Question

Calculate the pH after 0.15 mole of NaOH is added to 1.07 L of a solution that is 0.59 M HNO2 and 1.05 M KNO2, and calculate the pH after 0.30 mole of HCl is added to 1.07 L of the same solution of HNO2 and KNO2.
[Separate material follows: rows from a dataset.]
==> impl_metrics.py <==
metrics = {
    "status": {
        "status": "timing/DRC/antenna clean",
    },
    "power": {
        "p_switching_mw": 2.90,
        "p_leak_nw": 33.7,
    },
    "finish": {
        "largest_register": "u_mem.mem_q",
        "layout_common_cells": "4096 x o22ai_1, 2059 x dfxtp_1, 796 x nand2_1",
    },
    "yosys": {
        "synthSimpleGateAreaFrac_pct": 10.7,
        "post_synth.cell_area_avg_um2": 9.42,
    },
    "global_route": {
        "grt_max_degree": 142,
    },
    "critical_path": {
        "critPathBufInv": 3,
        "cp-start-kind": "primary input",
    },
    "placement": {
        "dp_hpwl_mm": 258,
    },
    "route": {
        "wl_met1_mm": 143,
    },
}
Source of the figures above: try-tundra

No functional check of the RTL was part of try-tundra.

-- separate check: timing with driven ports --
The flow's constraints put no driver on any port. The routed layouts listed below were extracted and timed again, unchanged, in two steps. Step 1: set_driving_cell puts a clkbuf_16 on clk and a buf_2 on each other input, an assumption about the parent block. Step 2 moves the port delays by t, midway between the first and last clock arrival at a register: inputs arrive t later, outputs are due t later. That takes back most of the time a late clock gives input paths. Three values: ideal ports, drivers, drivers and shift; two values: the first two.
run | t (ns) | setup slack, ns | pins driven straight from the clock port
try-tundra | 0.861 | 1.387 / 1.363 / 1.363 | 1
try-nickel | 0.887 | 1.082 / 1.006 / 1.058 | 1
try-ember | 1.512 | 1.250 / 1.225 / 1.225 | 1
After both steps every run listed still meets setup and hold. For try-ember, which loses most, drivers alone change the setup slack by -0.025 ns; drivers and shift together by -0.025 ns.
Context: an optimization exercise on an open-source flow, tuned for small area and a short achievable clock period. The choices shown serve that exercise and are no tape-out recipe. In this exercise RTL edits were held to simulation tests only and were not proved equivalent to the original. Power and IR drop assume default switching activity.

==> design.v <==
module audio_regs_gen2 #(
    parameter int NCH = 4,
    parameter int PW  = 256,
    parameter int CW  = 16,
    parameter int AW  = 10
) (
    input  logic              clk,
    input  logic              rst,
    input  logic              val,
    input  logic [AW-1:0]     addr,
    input  logic              write,
    input  logic [31:0]       wdata,
    output logic [31:0]       rdata,
    output logic              ready,
    output logic              rx_en,
    output logic [7:0]        rx_clk_mask,
    output logic [7:0]        rx_clk_patt,
    input  logic              rx_sample,
    input  logic              rx_valid,
    input  logic [PW-1:0]     rx_pdata,
    output logic              tx_en,
    input  logic              tx_retrans_incr,
    input  logic              tx_drop_incr,
    output logic              tx_valid,
    output logic [PW-1:0]     tx_pdata,
    output logic [8*NCH-1:0]  gain,
    output logic [8*NCH-1:0]  bal,
    output logic              sel,
    output logic              irq
);
    localparam int NW = PW / 32;
    localparam logic [CW-1:0] CMAX = '1;
    localparam logic [AW-1:0] A_RX_CTRL = AW'('h000);
    localparam logic [AW-1:0] A_STAT    = AW'('h004);
    localparam logic [AW-1:0] A_RX_SCNT = AW'('h008);
    localparam logic [AW-1:0] A_IRQ_EN  = AW'('h00C);
    localparam logic [AW-1:0] A_RX_PD   = AW'('h010);
    localparam logic [AW-1:0] A_TX_CTRL = AW'('h100);
    localparam logic [AW-1:0] A_TX_CNT  = AW'('h104);
    localparam logic [AW-1:0] A_TX_GO   = AW'('h108);
    localparam logic [AW-1:0] A_TX_PD   = AW'('h110);
    localparam logic [AW-1:0] A_GAIN    = AW'('h200);
    localparam logic [AW-1:0] A_COMMIT  = AW'('h2FC);
    localparam logic [AW-1:0] A_SEL     = AW'('h300);
    logic [AW-1:0]    a;
    logic             unused_addr_lsb;
    logic [3:0]       stat;
    logic [3:0]       irq_en;
    logic [CW-1:0]    scnt;
    logic [CW-1:0]    retr;
    logic [CW-1:0]    drop;
    logic [PW-1:0]    cap;
    logic [8*NCH-1:0] gain_sh;
    logic [8*NCH-1:0] bal_sh;
    logic             dirty;
    logic [31:0]      rd_val;
    assign a = {addr[AW-1:2], 2'b00};
    assign unused_addr_lsb = ^addr[1:0];
    logic wr, wr_rxctrl, wr_stat, wr_scnt, wr_irqen, wr_txctrl, wr_txcnt, wr_txgo;
    logic wr_commit, wr_sel, wr_gsh;
    assign wr        = val & write;
    assign wr_rxctrl = wr && (a == A_RX_CTRL);
    assign wr_stat   = wr && (a == A_STAT);
    assign wr_scnt   = wr && (a == A_RX_SCNT);
    assign wr_irqen  = wr && (a == A_IRQ_EN);
    assign wr_txctrl = wr && (a == A_TX_CTRL);
    assign wr_txcnt  = wr && (a == A_TX_CNT);
    assign wr_txgo   = wr && (a == A_TX_GO);
    assign wr_commit = wr && (a == A_COMMIT);
    assign wr_sel    = wr && (a == A_SEL);
    always_comb begin
        wr_gsh = 1'b0;
        for (int c = 0; c < NCH; c++) begin
            if (wr && (a == A_GAIN + AW'(4 * c))) wr_gsh = 1'b1;
        end
    end
    logic samp_inc, cap_load, cap_ovf, samp_sat, tx_sat;
    logic [3:0] stat_set, stat_clr;
    assign samp_inc = rx_sample & rx_en;
    assign cap_load = rx_valid & rx_en & ~stat[0];
    assign cap_ovf  = rx_valid & rx_en & stat[0];
    assign samp_sat = samp_inc && (scnt == CMAX);
    assign tx_sat   = (tx_retrans_incr && (retr == CMAX)) || (tx_drop_incr && (drop == CMAX));
    assign stat_set = {tx_sat, samp_sat, cap_ovf, cap_load};
    assign stat_clr = wr_stat ? wdata[3:0] : 4'd0;
    always_comb begin
        rd_val = 32'hBADACE55;
        if (a == A_RX_CTRL) rd_val = {rx_en, 15'd0, rx_clk_mask, rx_clk_patt};
        if (a == A_STAT)    rd_val = {28'd0, stat};
        if (a == A_RX_SCNT) rd_val = 32'(scnt);
        if (a == A_IRQ_EN)  rd_val = {28'd0, irq_en};
        if (a == A_TX_CTRL) rd_val = {tx_en, 31'd0};
        if (a == A_TX_CNT)  rd_val = {16'(retr), 16'(drop)};
        if (a == A_TX_GO)   rd_val = 32'd0;
        if (a == A_COMMIT)  rd_val = {31'd0, dirty};
        if (a == A_SEL)     rd_val = {31'd0, sel};
        for (int k = 0; k < NW; k++) begin
            if (a == A_RX_PD + AW'(4 * k)) rd_val = cap[32*k +: 32];
            if (a == A_TX_PD + AW'(4 * k)) rd_val = tx_pdata[32*k +: 32];
        end
        for (int c = 0; c < NCH; c++) begin
            if (a == A_GAIN + AW'(4 * c)) rd_val = {16'd0, bal_sh[8*c +: 8], gain_sh[8*c +: 8]};
        end
    end
    always_ff @(posedge clk) begin
        if (rst) begin
            ready       <= 1'b0;
            rdata       <= 32'd0;
            rx_en       <= 1'b0;
            rx_clk_mask <= 8'd0;
            rx_clk_patt <= 8'd0;
            stat        <= 4'd0;
            irq_en      <= 4'd0;
            scnt        <= '0;
            retr        <= '0;
            drop        <= '0;
            cap         <= '0;
            tx_en       <= 1'b0;
            tx_valid    <= 1'b0;
            tx_pdata    <= '0;
            gain_sh     <= '0;
            bal_sh      <= '0;
            gain        <= '0;
            bal         <= '0;
            dirty       <= 1'b0;
            sel         <= 1'b0;
            irq         <= 1'b0;
        end else begin
            ready <= val;
            rdata <= val ? (write ? wdata : rd_val) : 32'd0;
            if (wr_rxctrl) begin
                rx_en       <= wdata[31];
                rx_clk_mask <= wdata[15:8];
                rx_clk_patt <= wdata[7:0];
            end
            stat <= (stat & ~stat_clr) | stat_set;
            if (wr_irqen) irq_en <= wdata[3:0];
            if (cap_load) cap <= rx_pdata;
            if (wr_scnt) scnt <= wdata[CW-1:0];
            else if (samp_inc && (scnt != CMAX)) scnt <= scnt + CW'(1);
            if (wr_txcnt) begin
                retr <= wdata[16 +: CW];
                drop <= wdata[CW-1:0];
            end else begin
                if (tx_retrans_incr && (retr != CMAX)) retr <= retr + CW'(1);
                if (tx_drop_incr && (drop != CMAX)) drop <= drop + CW'(1);
            end
            if (wr_txctrl) tx_en <= wdata[31];
            tx_valid <= wr_txgo & wdata[0] & tx_en;
            for (int k = 0; k < NW; k++) begin
                if (wr && (a == A_TX_PD + AW'(4 * k))) tx_pdata[32*k +: 32] <= wdata;
            end
            for (int c = 0; c < NCH; c++) begin
                if (wr && (a == A_GAIN + AW'(4 * c))) begin
                    gain_sh[8*c +: 8] <= wdata[7:0];
                    bal_sh[8*c +: 8]  <= wdata[15:8];
                end
            end
            if (wr_gsh) begin
                dirty <= 1'b1;
            end else if (wr_commit && wdata[0]) begin
                gain  <= gain_sh;
                bal   <= bal_sh;
                dirty <= 1'b0;
            end
            if (wr_sel) sel <= wdata[0];
            irq <= |(stat & irq_en);
        end
    end
endmodule
This is an optimization exercise on Yosys and OpenROAD, whose aim is small area, not a production implementation. Where RTL was checked, it was by simulation tests only, not by an equivalence proof against the original. No driver is modelled on the clock port, so clocking that relies on it looks cheaper here than on a real chip. Power and IR drop assume default switching activity.

==> flow/design.v <==
package register_file_pkg;
  localparam int RF_N_REGS = 32;
  localparam int RF_DATA_W = 32;
  localparam int RF_ADRS_W = (RF_N_REGS > 1) ? $clog2(RF_N_REGS) : 1;
  localparam int RF_HCYCL = 5;
endpackage
module register_file_rd_port
#(
  parameter int N_REGS = register_file_pkg::RF_N_REGS,
  parameter int DATA_W = register_file_pkg::RF_DATA_W,
  parameter int ADRS_W = register_file_pkg::RF_ADRS_W
) (
  input  logic [ADRS_W-1:0]        rd_adrs,
  input  logic [N_REGS-1:0]        valid,
  input  logic [N_REGS*DATA_W-1:0] regs_flat,
  output logic [DATA_W-1:0]        q
);
  logic [N_REGS-1:0] w_sel;
  genvar gi, gb;
  generate
    for (gi = 0; gi < N_REGS; gi++) begin : g_sel
      assign w_sel[gi] = (rd_adrs == ADRS_W'(gi)) & valid[gi];
    end
    for (gb = 0; gb < DATA_W; gb++) begin : g_bit
      logic [N_REGS-1:0] w_d;
      for (gi = 0; gi < N_REGS; gi++) begin : g_d
        assign w_d[gi] = regs_flat[gi*DATA_W + gb];
      end
      register_file_mux32 u_mux (
        .sel (w_sel),
        .d   (w_d),
        .q   (q[gb])
      );
    end
  endgenerate
endmodule
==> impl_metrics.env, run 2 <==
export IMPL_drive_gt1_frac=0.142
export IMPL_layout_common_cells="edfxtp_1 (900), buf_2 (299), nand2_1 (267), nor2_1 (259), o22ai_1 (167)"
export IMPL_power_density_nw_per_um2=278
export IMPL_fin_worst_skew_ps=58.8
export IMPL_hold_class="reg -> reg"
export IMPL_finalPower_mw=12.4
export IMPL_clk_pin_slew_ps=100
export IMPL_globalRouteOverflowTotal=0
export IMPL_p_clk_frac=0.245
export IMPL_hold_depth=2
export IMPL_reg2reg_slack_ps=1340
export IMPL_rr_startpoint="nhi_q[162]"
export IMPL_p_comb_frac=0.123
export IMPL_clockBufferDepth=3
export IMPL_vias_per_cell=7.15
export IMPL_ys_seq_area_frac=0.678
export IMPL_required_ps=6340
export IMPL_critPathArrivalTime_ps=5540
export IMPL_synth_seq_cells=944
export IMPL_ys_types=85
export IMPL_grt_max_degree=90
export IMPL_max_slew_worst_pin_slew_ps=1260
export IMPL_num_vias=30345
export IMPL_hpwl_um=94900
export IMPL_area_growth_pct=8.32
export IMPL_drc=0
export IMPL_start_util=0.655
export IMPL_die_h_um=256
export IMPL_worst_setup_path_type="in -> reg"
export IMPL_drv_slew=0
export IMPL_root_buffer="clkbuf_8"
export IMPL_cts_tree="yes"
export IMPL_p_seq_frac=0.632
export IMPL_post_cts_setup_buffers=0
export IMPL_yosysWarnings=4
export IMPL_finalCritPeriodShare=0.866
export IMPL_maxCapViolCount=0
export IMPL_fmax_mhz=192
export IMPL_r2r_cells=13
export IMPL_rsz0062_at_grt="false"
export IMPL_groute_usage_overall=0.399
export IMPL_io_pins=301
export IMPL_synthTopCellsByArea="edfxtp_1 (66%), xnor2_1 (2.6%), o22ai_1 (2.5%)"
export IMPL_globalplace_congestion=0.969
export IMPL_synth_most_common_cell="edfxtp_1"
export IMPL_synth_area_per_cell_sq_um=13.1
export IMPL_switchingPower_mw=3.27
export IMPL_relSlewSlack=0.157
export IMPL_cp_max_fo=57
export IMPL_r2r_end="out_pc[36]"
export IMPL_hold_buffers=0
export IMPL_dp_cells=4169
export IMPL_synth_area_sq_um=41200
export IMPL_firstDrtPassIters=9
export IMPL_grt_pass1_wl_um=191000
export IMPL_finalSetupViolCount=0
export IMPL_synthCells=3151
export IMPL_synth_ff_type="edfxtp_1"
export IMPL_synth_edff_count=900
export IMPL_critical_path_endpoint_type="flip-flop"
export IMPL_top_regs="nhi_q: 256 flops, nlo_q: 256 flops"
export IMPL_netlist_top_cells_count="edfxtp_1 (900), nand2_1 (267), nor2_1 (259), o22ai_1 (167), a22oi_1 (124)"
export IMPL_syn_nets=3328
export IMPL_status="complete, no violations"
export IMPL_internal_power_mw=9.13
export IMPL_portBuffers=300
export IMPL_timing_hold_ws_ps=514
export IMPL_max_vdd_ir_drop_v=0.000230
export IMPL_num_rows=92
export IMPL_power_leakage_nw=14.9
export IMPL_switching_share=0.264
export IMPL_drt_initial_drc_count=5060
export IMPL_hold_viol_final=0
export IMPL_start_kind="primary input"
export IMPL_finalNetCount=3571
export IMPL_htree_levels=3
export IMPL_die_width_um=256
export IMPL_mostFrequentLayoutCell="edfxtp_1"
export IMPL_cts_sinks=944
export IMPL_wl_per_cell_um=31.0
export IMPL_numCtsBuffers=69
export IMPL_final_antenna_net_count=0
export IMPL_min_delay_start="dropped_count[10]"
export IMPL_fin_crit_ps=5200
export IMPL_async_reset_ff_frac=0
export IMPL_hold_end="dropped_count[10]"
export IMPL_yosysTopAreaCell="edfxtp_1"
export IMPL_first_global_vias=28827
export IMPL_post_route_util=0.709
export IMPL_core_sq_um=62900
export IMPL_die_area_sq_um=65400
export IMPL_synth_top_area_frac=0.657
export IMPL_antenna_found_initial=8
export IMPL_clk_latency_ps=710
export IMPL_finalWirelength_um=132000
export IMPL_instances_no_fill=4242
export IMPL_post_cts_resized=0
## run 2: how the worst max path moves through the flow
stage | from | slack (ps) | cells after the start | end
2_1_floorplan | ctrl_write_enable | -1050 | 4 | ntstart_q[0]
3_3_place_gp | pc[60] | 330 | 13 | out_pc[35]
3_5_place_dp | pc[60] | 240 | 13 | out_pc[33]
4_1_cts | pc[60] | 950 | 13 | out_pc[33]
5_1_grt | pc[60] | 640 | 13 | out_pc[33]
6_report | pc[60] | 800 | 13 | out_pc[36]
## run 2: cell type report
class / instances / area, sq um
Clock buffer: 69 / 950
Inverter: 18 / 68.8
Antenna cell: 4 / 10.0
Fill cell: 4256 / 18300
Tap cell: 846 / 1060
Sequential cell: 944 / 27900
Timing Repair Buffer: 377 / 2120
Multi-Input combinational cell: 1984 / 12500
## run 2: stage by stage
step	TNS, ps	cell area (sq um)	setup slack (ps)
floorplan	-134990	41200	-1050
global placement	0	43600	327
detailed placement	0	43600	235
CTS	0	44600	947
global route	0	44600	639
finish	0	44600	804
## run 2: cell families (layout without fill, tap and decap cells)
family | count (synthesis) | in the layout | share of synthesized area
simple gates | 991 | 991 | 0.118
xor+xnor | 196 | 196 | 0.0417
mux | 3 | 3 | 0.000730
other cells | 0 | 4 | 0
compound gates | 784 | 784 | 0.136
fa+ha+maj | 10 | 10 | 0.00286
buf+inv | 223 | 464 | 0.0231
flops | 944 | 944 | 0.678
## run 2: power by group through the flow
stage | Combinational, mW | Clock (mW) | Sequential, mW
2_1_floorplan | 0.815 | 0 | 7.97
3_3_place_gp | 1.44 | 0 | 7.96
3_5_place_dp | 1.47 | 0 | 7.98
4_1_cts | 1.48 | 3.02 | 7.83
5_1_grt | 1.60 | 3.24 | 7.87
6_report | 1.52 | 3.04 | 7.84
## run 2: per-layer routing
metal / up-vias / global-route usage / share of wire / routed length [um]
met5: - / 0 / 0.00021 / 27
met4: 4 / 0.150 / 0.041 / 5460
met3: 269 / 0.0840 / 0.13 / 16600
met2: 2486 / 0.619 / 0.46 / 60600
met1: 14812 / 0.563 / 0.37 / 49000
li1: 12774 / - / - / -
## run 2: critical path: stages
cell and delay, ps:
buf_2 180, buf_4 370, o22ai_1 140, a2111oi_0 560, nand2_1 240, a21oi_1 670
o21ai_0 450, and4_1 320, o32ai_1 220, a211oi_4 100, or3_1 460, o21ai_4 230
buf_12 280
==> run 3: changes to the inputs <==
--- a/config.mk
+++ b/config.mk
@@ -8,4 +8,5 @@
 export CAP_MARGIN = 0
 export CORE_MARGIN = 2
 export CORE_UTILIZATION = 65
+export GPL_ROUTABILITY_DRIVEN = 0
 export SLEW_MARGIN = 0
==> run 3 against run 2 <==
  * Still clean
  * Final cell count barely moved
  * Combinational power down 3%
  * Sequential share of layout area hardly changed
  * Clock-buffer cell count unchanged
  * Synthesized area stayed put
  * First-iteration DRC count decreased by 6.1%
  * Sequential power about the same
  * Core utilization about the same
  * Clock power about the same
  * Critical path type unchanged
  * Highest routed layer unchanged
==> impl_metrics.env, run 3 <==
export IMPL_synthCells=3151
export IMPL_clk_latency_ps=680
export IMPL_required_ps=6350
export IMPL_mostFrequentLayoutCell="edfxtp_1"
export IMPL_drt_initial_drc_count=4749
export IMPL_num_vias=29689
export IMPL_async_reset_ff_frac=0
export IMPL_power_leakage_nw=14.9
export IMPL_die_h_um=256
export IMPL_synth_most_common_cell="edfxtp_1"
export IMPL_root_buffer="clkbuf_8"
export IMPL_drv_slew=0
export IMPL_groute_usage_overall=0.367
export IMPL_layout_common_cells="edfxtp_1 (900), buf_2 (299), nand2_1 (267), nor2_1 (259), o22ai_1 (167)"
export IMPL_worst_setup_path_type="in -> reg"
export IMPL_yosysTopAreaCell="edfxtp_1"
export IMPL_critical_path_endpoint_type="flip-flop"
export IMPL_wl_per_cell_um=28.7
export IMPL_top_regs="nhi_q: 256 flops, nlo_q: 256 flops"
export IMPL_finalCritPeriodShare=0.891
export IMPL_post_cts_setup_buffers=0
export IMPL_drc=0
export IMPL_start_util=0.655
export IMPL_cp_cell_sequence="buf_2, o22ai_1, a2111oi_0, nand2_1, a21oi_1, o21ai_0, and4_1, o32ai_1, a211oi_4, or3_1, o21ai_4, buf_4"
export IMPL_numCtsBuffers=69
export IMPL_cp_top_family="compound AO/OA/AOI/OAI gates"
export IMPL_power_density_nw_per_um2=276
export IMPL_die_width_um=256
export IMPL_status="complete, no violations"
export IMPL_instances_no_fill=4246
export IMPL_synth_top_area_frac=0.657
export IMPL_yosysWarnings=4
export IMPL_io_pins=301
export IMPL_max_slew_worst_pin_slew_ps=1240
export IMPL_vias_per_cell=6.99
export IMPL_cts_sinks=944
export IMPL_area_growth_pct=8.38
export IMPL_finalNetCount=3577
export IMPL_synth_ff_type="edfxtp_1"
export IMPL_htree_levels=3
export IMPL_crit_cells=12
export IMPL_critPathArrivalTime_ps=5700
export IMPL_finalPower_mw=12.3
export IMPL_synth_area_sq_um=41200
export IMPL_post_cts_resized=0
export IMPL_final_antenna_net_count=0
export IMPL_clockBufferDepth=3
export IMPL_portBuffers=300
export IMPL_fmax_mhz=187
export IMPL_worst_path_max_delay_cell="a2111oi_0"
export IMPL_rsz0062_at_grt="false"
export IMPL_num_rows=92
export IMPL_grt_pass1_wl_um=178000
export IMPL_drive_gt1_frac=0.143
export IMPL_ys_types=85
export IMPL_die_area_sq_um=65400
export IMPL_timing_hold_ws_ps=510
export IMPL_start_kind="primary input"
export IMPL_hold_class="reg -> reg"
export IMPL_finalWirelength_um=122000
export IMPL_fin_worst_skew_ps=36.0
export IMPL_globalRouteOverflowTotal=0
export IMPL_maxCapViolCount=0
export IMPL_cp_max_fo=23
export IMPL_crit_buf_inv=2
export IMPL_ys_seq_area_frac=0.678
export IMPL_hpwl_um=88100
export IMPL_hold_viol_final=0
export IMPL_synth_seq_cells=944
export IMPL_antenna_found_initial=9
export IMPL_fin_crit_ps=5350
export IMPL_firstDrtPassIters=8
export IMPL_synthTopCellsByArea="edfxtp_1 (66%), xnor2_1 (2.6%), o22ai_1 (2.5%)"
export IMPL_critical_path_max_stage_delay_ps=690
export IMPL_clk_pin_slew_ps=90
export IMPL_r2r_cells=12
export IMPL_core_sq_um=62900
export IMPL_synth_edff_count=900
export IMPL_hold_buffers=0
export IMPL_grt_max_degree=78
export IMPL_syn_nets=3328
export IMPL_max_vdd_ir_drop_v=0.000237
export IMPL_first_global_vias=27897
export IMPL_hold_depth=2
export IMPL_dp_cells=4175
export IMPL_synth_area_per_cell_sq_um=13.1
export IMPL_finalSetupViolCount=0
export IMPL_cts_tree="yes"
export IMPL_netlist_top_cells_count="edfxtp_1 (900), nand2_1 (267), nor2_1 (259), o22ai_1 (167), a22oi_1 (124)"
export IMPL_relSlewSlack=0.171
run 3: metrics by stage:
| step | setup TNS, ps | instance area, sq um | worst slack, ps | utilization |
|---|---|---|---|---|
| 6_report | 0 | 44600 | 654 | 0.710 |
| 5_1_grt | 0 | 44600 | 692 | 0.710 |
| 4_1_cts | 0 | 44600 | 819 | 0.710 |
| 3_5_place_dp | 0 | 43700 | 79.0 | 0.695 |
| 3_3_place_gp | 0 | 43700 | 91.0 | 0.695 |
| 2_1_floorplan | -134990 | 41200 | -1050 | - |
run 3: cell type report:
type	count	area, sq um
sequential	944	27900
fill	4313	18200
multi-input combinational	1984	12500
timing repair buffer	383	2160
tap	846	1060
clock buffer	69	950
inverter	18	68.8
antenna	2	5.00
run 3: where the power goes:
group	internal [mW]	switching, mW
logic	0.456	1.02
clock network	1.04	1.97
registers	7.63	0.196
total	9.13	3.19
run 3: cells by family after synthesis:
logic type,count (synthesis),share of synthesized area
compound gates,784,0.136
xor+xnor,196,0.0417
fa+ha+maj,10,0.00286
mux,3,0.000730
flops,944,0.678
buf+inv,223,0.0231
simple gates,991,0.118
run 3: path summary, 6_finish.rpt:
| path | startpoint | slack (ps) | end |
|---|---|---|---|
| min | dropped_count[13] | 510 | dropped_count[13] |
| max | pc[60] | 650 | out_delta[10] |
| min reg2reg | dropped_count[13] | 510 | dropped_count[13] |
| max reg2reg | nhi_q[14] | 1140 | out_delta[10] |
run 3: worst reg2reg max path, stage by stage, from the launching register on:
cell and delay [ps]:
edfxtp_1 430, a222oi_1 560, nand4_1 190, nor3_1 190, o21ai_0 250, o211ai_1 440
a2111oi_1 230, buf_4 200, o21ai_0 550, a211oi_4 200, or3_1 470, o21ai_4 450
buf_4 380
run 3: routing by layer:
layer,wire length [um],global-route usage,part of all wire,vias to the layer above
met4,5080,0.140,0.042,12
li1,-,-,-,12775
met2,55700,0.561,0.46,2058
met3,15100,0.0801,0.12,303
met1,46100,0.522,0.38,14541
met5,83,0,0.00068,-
This is an optimization exercise on Yosys and OpenROAD, whose aim is small area and a short achievable clock period, not a production implementation.
Where RTL was checked, it was by simulation tests only, not by an equivalence proof against the original.
Power is estimated from default activity; no workload was simulated.

==> flow/design.v (excerpt) <==
module pwl_transform_engine (
  input  logic        clock,
  input  logic        rst_n,
  input  logic        tbl_wr,
  input  logic [3:0]  tbl_addr,
  input  logic [11:0] tbl_m,
  input  logic [11:0] tbl_c,
  input  logic        cal_begin,
  output logic        cal_busy,
  output logic        cal_valid,
  input  logic        in_valid,
  input  logic [11:0] indata,
  output logic        out_valid,
  output logic [11:0] outdata
);
Size in the first run: roughly 6000 cells after synthesis, ~1400 flip-flops, ~60 I/O pins.
clock: 10.0 ns
lec_check: 0
abc_area: 1
cap_margin: 20
core_margin: 2
core_utilization: 60
slew_margin: 20
standard.sh (not shown) runs the stock make flow with config.mk's settings and CLKGATE_MAP_FILE= SYNTH_SCRIPT=/design/flow/synth_recipe.tcl, a recipe that flattens the netlist after the stock synthesis.
==> flow/flow/run.sh <==
#!/bin/bash
# The standard layout (standard.sh: unchanged synthesis and ORFS steps) with two changes
# to how the layout is made, both set on make's command line:
# - SETUP_SLACK_MARGIN (flow/margin.txt): ORFS's timing repair aims for this much setup slack
#   at the design's clock period;
# - CTS_ARGS (flow/cts_args.txt): clock tree synthesis options (no dummy loads, buffer list).
# make's full output goes to flow_make.log here; ORFS keeps each step's log under orfs/logs/.
set -euo pipefail
MARGIN=$(cat flow/margin.txt)
CTS=$(cat flow/cts_args.txt)
sed "s|^make -C|make SETUP_SLACK_MARGIN=$MARGIN 'CTS_ARGS=$CTS' -C|" standard.sh > standard_own.sh
bash standard_own.sh > flow_make.log 2>&1
==> flow/flow/cts_args.txt <==
-sink_clustering_enable -repair_clock_nets -dont_use_dummy_load -buf_list sky130_fd_sc_hd__clkbuf_8
==> flow/flow/margin.txt <==
6.5
The baseline completed with no timing, DRC or antenna violations.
0.15 mole of NaOH __________

0.30 mole of HCl __________

Answer 1

First calculate no of moles of HNO₂ and KNO₂ in buffer solution

We have , Molarity = No of moles of solute / Volume of solution in L

Therefore, No of moles of Solute = Molarity x Volume of solution in L

No of moles of HNO₂= 0.59 mol / L x 1.07 L

= 0.63 mol

No of moles of KNO₂ = 1.05 mol / L x 1..07 L

= 1.12 mol

pH of buffer after 0.15 mol NaOH

When NaOH is added to a buffer it will react with acidic component of buffer namely HNO₂ and produces NO₂^-base  . Due to addition of NaOH , [ HNO₂ ] decreases while that of [NO₂^-] increases. Hence new concentration will be

Concentration	HNO2	NaOH	NO2-
Initial	0.63	0.15	1.12
Change	- 0.15	-0.15	+0.15
Equilibrium	0.48	0.00	1.27

We know that, pH of buffer is calculated by using Henderson's equation

pH = pKa + log [ salt] / [Acid]

Here pKa of HNO₂ = 3.15 , [ salt] = [ NO₂^-] = 1.27 and [Acid] = [ HNO₂ ] = 0.48

Therefore, pH = 3.15 + log 1.27 / 0.48 ( Here volume is not considered as it is same for both acid and salt)

= 3.15 + 0.42

= 3.57

ANSWER: pH of buffer after addition of 0.15 mol NaOH = 3.57

When HCl is added to a buffer it will react with basic component of buffer namely NO₂^- and produces HNO₂  acid . Due to addition of HCl , [ HNO₂ ] increases while that of [NO₂^-] decreases. Hence new concentration will be

Concentration	HNO2	HCl	NO2-
Initial	0.63	0.30	1.12
Change	+ 0.30	-0.30	-0.30
Equilibrium	0.93	0.00	0.82

We know that, pH of buffer is calculated by using Henderson's equation

pH = pKa + log [ salt] / [Acid]

Here pKa of HNO₂ = 3.15 , [ salt] = [ NO₂^-] = 0.82 and [Acid] = [ HNO₂ ] = 0.93

Therefore, pH = 3.15 + log 0.82 / 0.93 ( Here volume is not considered as it is same for both acid and salt)

= 3.15 - 0.055

= 3.10

ANSWER: pH of buffer after addition of 0.30 mol HCl = 3.10